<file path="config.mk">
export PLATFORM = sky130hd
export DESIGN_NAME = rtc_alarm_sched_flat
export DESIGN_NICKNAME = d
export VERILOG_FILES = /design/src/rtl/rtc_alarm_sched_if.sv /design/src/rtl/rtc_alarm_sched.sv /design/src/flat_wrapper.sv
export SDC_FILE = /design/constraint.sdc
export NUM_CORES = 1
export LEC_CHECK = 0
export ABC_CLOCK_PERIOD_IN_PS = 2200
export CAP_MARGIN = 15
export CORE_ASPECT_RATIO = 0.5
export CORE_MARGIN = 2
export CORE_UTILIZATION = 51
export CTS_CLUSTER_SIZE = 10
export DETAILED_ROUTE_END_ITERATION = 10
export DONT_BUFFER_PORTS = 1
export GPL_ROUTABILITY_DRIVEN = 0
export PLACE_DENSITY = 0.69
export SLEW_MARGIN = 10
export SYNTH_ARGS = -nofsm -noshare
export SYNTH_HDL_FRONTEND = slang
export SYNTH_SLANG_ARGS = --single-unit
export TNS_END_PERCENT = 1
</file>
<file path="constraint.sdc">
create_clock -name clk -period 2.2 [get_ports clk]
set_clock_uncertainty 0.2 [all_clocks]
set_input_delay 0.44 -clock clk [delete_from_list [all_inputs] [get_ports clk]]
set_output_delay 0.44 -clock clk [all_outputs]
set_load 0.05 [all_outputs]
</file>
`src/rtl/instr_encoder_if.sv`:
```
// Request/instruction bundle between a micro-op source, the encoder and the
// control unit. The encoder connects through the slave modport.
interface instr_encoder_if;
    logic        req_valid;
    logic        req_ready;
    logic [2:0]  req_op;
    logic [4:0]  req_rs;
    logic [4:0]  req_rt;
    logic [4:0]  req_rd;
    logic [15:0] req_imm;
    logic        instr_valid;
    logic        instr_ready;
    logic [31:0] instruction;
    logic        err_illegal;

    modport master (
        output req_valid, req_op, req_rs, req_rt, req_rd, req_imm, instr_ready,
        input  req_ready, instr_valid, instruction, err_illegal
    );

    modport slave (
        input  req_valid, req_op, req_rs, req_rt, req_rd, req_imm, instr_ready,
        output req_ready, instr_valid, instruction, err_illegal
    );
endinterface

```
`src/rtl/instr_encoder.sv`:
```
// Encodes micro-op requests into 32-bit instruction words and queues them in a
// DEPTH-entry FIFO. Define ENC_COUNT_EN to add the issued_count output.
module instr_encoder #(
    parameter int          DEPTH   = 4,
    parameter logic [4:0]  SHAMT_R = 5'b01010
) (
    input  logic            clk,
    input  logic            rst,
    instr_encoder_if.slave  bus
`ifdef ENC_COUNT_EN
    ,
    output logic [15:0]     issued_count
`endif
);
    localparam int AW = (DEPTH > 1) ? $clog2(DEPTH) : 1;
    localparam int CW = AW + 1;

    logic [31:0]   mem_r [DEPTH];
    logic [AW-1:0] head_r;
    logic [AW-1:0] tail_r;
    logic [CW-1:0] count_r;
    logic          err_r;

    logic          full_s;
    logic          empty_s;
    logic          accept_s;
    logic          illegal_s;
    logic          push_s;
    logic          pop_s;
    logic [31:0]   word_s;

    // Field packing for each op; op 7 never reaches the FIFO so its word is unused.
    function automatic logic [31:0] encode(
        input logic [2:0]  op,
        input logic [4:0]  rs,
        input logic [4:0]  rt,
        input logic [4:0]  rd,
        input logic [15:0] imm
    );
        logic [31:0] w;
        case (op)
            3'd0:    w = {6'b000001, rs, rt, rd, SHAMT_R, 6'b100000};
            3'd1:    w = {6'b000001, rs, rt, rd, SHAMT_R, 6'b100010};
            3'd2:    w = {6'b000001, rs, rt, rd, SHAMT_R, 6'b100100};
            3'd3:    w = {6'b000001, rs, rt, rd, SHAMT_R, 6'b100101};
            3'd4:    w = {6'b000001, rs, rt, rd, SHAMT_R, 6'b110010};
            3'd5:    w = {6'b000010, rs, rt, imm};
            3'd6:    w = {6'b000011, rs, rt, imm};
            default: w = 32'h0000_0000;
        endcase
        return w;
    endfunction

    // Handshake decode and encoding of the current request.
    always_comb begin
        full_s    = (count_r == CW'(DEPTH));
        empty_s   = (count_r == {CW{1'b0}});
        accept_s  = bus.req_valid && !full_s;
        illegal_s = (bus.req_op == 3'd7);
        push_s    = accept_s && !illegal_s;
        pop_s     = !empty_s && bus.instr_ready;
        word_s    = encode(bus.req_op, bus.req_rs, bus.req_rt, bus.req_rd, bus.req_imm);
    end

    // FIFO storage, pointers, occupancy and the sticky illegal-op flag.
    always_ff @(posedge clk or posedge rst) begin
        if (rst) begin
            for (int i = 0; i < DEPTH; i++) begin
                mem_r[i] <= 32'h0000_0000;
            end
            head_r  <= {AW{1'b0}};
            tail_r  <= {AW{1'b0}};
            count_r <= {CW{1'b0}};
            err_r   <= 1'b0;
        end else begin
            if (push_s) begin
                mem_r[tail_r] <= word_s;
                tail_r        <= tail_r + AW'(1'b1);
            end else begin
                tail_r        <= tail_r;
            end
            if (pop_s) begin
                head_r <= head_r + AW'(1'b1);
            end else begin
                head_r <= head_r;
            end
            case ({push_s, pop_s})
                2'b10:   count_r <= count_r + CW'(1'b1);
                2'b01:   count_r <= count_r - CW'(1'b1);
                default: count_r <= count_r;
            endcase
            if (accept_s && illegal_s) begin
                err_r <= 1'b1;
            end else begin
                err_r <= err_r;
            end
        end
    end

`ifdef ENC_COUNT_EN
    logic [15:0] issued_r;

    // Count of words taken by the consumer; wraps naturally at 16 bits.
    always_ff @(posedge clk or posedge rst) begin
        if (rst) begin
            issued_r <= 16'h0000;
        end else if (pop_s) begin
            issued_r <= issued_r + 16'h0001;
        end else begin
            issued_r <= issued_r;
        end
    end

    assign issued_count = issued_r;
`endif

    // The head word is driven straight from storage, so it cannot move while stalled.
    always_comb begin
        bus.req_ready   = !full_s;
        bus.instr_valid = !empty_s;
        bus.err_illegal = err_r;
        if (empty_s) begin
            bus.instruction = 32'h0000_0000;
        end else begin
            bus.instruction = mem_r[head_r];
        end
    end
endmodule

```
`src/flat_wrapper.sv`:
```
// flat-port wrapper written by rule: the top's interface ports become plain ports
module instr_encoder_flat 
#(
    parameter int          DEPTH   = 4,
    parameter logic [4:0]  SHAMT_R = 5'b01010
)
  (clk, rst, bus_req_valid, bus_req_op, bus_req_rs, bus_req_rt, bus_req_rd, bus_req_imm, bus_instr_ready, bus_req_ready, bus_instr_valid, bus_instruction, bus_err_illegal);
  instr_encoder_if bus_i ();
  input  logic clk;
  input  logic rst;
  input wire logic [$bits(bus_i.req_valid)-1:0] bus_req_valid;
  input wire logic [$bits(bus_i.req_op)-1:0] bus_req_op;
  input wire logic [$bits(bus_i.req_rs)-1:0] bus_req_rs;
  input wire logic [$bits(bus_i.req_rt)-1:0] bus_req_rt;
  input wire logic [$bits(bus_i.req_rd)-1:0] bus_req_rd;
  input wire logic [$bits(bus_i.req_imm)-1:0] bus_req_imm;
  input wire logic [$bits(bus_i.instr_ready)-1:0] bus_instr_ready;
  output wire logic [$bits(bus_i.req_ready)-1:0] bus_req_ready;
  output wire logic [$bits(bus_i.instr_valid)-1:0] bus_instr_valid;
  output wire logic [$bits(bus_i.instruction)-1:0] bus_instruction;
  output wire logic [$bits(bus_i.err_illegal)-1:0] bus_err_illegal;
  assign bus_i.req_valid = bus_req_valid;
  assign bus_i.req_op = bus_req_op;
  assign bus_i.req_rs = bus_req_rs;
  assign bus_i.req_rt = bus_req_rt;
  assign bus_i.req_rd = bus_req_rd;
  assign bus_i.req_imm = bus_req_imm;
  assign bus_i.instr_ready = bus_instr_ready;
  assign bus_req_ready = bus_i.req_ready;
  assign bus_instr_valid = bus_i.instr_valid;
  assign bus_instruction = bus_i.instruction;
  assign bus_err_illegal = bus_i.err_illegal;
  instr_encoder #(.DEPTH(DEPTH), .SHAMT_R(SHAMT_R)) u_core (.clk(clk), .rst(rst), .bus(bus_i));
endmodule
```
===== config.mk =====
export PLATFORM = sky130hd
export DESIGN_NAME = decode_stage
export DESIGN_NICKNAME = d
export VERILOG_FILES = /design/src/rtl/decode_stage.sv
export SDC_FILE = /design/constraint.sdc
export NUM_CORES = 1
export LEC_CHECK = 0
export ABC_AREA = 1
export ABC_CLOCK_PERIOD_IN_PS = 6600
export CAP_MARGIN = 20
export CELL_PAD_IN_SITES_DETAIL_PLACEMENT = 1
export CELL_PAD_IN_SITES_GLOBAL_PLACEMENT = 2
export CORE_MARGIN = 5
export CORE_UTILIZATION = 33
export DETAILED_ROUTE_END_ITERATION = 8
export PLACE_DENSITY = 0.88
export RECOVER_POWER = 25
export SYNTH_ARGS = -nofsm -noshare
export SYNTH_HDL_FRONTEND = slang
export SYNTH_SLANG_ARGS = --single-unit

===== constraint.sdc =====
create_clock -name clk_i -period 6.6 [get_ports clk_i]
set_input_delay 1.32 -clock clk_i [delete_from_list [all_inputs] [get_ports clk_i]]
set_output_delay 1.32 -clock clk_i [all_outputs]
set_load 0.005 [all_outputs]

---------------

> _Exercise_
What lines in the material above include "slave"? Copy every one of them.

> _Result of the task_
// control unit. The encoder connects through the slave modport.
    modport slave (
    instr_encoder_if.slave  bus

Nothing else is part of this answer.